Updated Sepsis Identification and Treatment Protocols in the Emergency Department

Nurse examining patient in Emergency Room

According to Annals of Emergency Medicine, sepsis is a significant driver of hospital deaths, with more than 850,000 patients with sepsis presenting to the emergency department (ED) each year. To improve patient outcomes and, in some cases, save patient lives, it’s crucial for ED physicians to identify and begin effective sepsis treatment as soon as possible.

Understanding Sepsis

Sepsis occurs when an infection triggers a systemic inflammatory response. This can lead to tissue damage, organ failure, and even death if not managed effectively. While any type of infection can potentially lead to sepsis, the Centers for Disease Control and Prevention highlights the most common culprits include infections originating in the lung, urinary tract, abdomen and skin.

Signs and Symptoms

The World Health Organization cites the following common signs and symptoms of sepsis:

  • Fever or low temperature
  • Difficulty breathing
  • Clammy skin
  • Significant body pain
  • High heart rate, low blood pressure/weak pulse
  • Confusion
  • Low urine output

It’s important to remember that not all patients will exhibit the full spectrum of symptoms. The National Institute for Health and Care Excellence (NICE) recommends a high index of suspicion for patients with the following characteristics:

  • Elderly
  • Immunocompromised
  • Recent surgeries
  • Pregnant, postpartum, or terminated/miscarried a pregnancy in the previous 6 weeks
  • Chronic medical conditions

Children are among the most at risk groups for sepsis, especially babies less than one year old. Read more information about pediatric sepsis diagnosis and treatment here.

Rapid Identification

The publication Diagnostic Errors in the Emergency Department: A Systematic Review highlights sepsis as the sixth most misdiagnosed condition in EDs, with high rates of both under-diagnosis and overdiagnosis. Quickly identifying patients with sepsis has been a challenge in emergency departments due in part to a lack of rapid tests. Approved in November 2021, Seypticite Rapid delivers results in 1 hour. In early 2023, the FDA approved Intellisep (Cytovale), a truly rapid sepsis test that delivers results in less than 10 minutes. This test can serve as a tool for both diagnostic aid and risk assessment by emergency department physicians.

Initial Management

Upon identification of sepsis or septic shock, immediate actions should be taken to stabilize the patient and initiate appropriate treatment. The 2021 update of Critical Care Medicine Surviving Sepsis Campaign guidelines offers the following recommendations:

  1. Patients with possible sepsis without shock: Quickly assess likelihood of infection versus non-infectious illness. If there is continued concern of infection after fast investigation, administer antimicrobials within 3 hours from when sepsis is suspected. NOTE: Given Intellisep was not approved at the time of the Surviving Sepsis Update, it was not recommended as a diagnostic tool. If available, a rapid test like Intellisyp should be administered.
  2. Patients with minimal likelihood of infection and no shock: Closely monitor patient,delaying antimicrobials until necessary.
  3. Patients with probable sepsis or with probable or possible sepsis with shock: Begin administration of antimicrobials within 1 hour and at least 30 mL/kg of intravenous balanced crystalloid fluids within the first 3 hours. If there is a clinical reason to provide less than the maximum fluid resuscitation that reason should be documented in the medical record.
  4. Patients with septic shock: Begin vasopressors peripherally (with norepinephrine as first-line option), along with antimicrobial and fluids as recommended in number 3 above.
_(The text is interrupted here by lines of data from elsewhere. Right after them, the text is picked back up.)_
<file path="config.mk">
export PLATFORM = sky130hd
export DESIGN_NAME = wmaf_cell
export DESIGN_NICKNAME = d
export VERILOG_FILES = /design/src/rtl/wmaf_pkg.sv /design/src/rtl/wmaf_cell.sv
export SDC_FILE = /design/constraint.sdc
export NUM_CORES = 1
export LEC_CHECK = 0
export BUFFER_PORTS_ARGS = -buffer_cell sky130_fd_sc_hd__clkbuf_2
export CORE_MARGIN = 1
export CORE_UTILIZATION = 41
export DETAILED_ROUTE_END_ITERATION = 7
export PLACE_DENSITY = 0.84
export SYNTH_ARGS = -nofsm -noshare
export SYNTH_HDL_FRONTEND = slang
export SYNTH_SLANG_ARGS = --single-unit
</file>
<file path="constraint.sdc">
create_clock -name clock -period 2.2 [get_ports clock]
set_input_delay 0.11 -clock clock [delete_from_list [all_inputs] [get_ports clock]]
set_output_delay 0.11 -clock clock [all_outputs]
set_load 0.005 [all_outputs]
</file>
<file path="src/rtl/wmaf_pkg.sv">
package wmaf_pkg;

   localparam int SAMPLE_W        = 16;
   localparam int WINDOW_DEF      = 64;
   localparam int MIN_HISTORY_DEF = 6;

   // request action codes
   localparam logic ACT_FILTER = 1'b0;
   localparam logic ACT_CLEAR  = 1'b1;

   typedef enum logic [2:0] {
      ST_IDLE,
      ST_SCAN,
      ST_PUSH,
      ST_LOAD,
      ST_DIVIDE,
      ST_OUT
   } state_type;

   // history control from the sequencer
   typedef struct packed {
      logic clear;
      logic push;
   } hist_ctl_type;

endpackage

</file>
<file path="src/rtl/wmaf_cell.sv">
module wmaf_cell
   import wmaf_pkg::*;
#(
   parameter int INDEX  = 0,
   parameter int FILL_W = 7
) (
   input  logic                       clock,
   input  logic                       shift_en,
   input  logic [FILL_W-1:0]          fill_count,
   input  logic signed [SAMPLE_W-1:0] sample_in,
   input  logic signed [SAMPLE_W-1:0] min_in,
   output logic signed [SAMPLE_W-1:0] sample_out,
   output logic signed [SAMPLE_W-1:0] min_out
);

   logic signed [SAMPLE_W-1:0] sample_ff, sample_in_nx;
   logic signed [SAMPLE_W-1:0] min_ff, min_in_nx;
   logic                       active;

   // cell holds a live sample only below the fill level
   assign active = (fill_count > FILL_W'(INDEX));

   always_comb begin
      sample_in_nx = shift_en ? sample_in : sample_ff;
      min_in_nx    = (active && (sample_ff < min_in)) ? sample_ff : min_in;
   end

   always_ff @(posedge clock) begin
      sample_ff <= sample_in_nx;
      min_ff    <= min_in_nx;
   end

   assign sample_out = sample_ff;
   assign min_out    = min_ff;

endmodule

</file>
Word-level counts from Yosys, hierarchy flattened --
Cells that the tools add are included.
Storage, ports and cells: bits in registers 32, input bits 41, output and inout bits 32, logic and storage cells 6
Operators by class: $lt $le $gt $ge 2, muxes and demuxes 1, reductions and logical operators 1
Operator list (count):
- $lt 16x16->1 | 1
- $mux 16 | 1
- $gt 7x1->1 const B | 1
- $logic_and 1x1->1 | 1

Logic depth before layout (Yosys ltp) --
word-level depth 3, gate-level depth with buffers 8, mapped depth without buffers 7

Worst setup path before layout --
No wires, ideal clock.
path kind reg-to-reg, from register sample_ff[15] (netlist: sample_out[15]), to register min_ff[10] (netlist: min_out[10]), setup time 121 ps, arrival 2119 ps, data required time 2079 ps, slack -40 ps, stages on the path, launching flop included 8, buffers on the path 1, period minus slack after synthesis 2240 ps, cell sequence edfxtp_1 > ha_1 > nand4_1 > nor4_1 > a211oi_2 > mux2i_4 > buf_12 > mux2_4
Between the ends: word-level cells in the longest chain between the ends 3
Ends and longest elaborated chain:
- from (decl) | RTL line wmaf_cell.sv:16 | logic signed [SAMPLE_W-1:0] sample_ff, sample_in_nx;
- from (signal assigned) | RTL line wmaf_cell.sv:29 | sample_ff <= sample_in_nx;
- $lt 16x16->1 | RTL line wmaf_cell.sv:25 | min_in_nx = (active && (sample_ff < min_in)) ? sample_ff : min_in;
- $logic_and 1x1->1 | RTL line wmaf_cell.sv:25
- $mux 16 | RTL line wmaf_cell.sv:25
- via min_in_nx[10] | RTL line wmaf_cell.sv:17 | logic signed [SAMPLE_W-1:0] min_ff, min_in_nx;
- to (signal assigned) | RTL line wmaf_cell.sv:30 | min_ff <= min_in_nx;
- to (decl) | RTL line wmaf_cell.sv:17
The timed path passes the listed nets, and every way through them passes these cells. A chain may end at the register's enable or synchronous reset.

Worst setup path after layout --
from register sample_ff[1] (netlist: sample_out[1]), to register min_ff[14] (netlist: min_out[14])
Same word-level chain as after synthesis.

==> results.toml <==
[route]
ant_nets = 0
top_layer_used = "met4"
routedWlPerCell_um = 13.02
route.met2.wl_um = 1853
routed_wl_um = 3554
drtPass1Iterations = 4
via_per_inst = 4.604
drt_iter0_markers = 52
met1_length_um = 1429
via_count = 1257
route.detailed.drc = 0
met3_length_um = 181

[synth]
synth.net_count = 164
syn-instance-count = 108
syn_area_um2 = 1483
synth_seq_area_share = 0.5401
yosys.cell_types.count = 24
yosysTopAreaCellShare = 0.3241
ys_warn_count = 0
synth_top_area_cell = "edfxtp_1"
syn_area_per_cell_um2 = 13.73
synth.area.top_cells = "edfxtp_1 (32%), dfxtp_1 (22%), ha_1 (13%), mux2_4 (10%), inv_1 (4.1%)"
synth_seq_cells = 32

[pwr]
p_leak_nw = 1.182
p_total_mw = 1.478
swShare = 0.2669
p_int_mw = 1.083
ir_worst_vdd_mv = 0.4518
comb_power_share = 0.289
p_clk_frac = 0.218
switching_power_mw = 0.3944
seqPwrFrac = 0.493
power.density_nw_per_um2 = 629.6

[grt]
grt_pass1_wl_um = 5423
grt_max_degree = 17
grt_usage = 0.1878
overflow = 0
antenna_found_initial = 0
grt_pass1_vias = 1216

[timing]
fin_worst_skew_ps = 6.526
tightest_slew_ps = 460.3
setup_ws_ps = -182.7
clock.fmax_ghz = 0.4197
fin_crit_sh = 1.083
setup_viol = 16
hold_violations = 0
slew_headroom = 0.6931
holdWs_ps = 17.38
drv_slew = 0
rsz0062_at_grt = "true"
layout_min_cycle_time_ps = 2383

[clock_network]
cts.clk_slew.worst_paths_ps = 100
root_buffer = "clkbuf_4"
clockBufferDepth = 2
htreeDepth = 2
cts_buffers = 5
cts_tree = "built"
worstSkewPairLatency_ps = 340
cts.sinks = 32

[outcome]
violations = "negative setup slack"
status = "finished, violations left"

[job]
drv_cap = 0

[layout]
area_growth_pct = 58.31
most-common-layout-cells = "clkbuf_2 (72), dlygate4sd3_1 (20), buf_4 (17)"
finalNetCount = 282
drive_gt1_frac = 0.5330
final_cells = 273
diodes = 0
final_common_cell = "clkbuf_2"

[floorplan]
dieArea_um2 = 3861
io_pins = 73
core_um2 = 3390
dieWidth_um = 62.14
die_h_um = 62.14
rows = 21
start_util = 0.4374

[min_path]
whs_path_depth = 2
holdCritPathClass = "primary input to flip-flop"

[placement]
dpl_worst_slack_ps = -107.4
post-place-cells = 239
finalWeightedCongestion = 0.8431
io_buffers = 72
dpl.hpwl_um = 2484

[setup_path]
reg2regPathDepth = 7
required_ps = 2430
end_kind = "flip-flop"
path_class = "flip-flop to flip-flop"
critPathArrivalTime_ps = 2610
cp_max_fo = 6
startpoint_type = "flip-flop"
==> layer usage <==
metal / vias up / global-route usage
li1: 625 / -
met1: 580 / 0.1925
met2: 44 / 0.3393
met3: 8 / 0.06985
met4: 0 / 0.08140
met5: - / 0
==> layout make-up <==
cell class	count	area (µm²)
clock inverter	1	5.005
fill	225	1042
sequential	32	800.8
inverter	16	60.06
clock buffer	7	45.04
multi-input combinational	59	656.9
timing repair buffer	112	721.9
tap	46	57.56
==> final timing paths <==
kind | startpoint | end | slack, ps
worst max-delay path | sample_out[1] | min_out[14] | -180
worst min-delay path | min_in[8] | min_out[8] | 20
worst max register to register | sample_out[1] | min_out[14] | -180
worst min register to register | sample_out[0] | min_out[0] | 580
==> metrics by stage <==
step | area [µm²] | setup TNS, ps | utilization
after global placement | 1992 | -414.3 | 0.5877
after CTS | 2303 | -101.9 | 0.6796
after floorplan | 1489 | -281.6 | -
after detailed placement | 1992 | -1354 | 0.5877
final | 2347 | -2655 | 0.6925
after global routing | 2347 | -3932 | 0.6925
==> critical path, stage by stage, from the launching register on <==
cell,delay [ps]
edfxtp_1,420
ha_1,220
nor3b_1,290
o21ai_1,150
a211oi_2,350
mux2i_4,370
buf_6,180
mux2_4,300
==> logic make-up after synthesis <==
group | count (synthesis) | share of synthesized area
simple gates | 16 | 0.07173
buf+inv | 17 | 0.05401
flops | 32 | 0.5401
mux | 17 | 0.1620
fa+ha+maj | 15 | 0.1266
compound gates | 11 | 0.04557
==> Yosys cell counts (all sizes together) <==
cell and n:
nor4 2, a21oi 4, mux2i 1, ha 15
mux2 16, o21bai 1, nand4 3, nor3 1
buf 1, inv 16, a211oi 2, edfxtp 16
nor2b 1, nand3 3, or4 1, nand2 1
o21ai 4, nor2 3, dfxtp 16, nor3b 1
==> power groups by stage <==
stage                     Sequential [mW]  Combinational (mW)  Clock, mW
after floorplan                     0.750               0.178          0
after global placement              0.739               0.346          0
after detailed placement            0.743               0.352          0
after CTS                           0.729               0.414      0.331
after global routing                0.734               0.465      0.363
final                               0.728               0.428      0.322
==> flip-flops by register name, indices dropped and copies added, names as in the netlist <==
signal / flops
min_out: 16
sample_out: 16
==> what timing repair did <==
action                     4_1_cts  5_1_grt
setup endpoints to repair       15       16
pin swaps                        3        0
hold endpoints to repair        18        2
hold buffers                    18        2
setup buffers                    5        1
gates resized for setup         10        2
(Power assumes the default switching activity.)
Finally, the Surviving Sepsis Campaign recommends that patients with sepsis be admitted to the hospital within 6 hours.

Recap

As emergency medicine clinicians, your role in recognizing and initiating treatment for sepsis is paramount. Stay updated on the latest research and guidelines, and continue to refine your clinical acumen for detecting this life-threatening condition. By doing so, you can significantly impact patient survival rates and contribute to better outcomes in the fight against sepsis.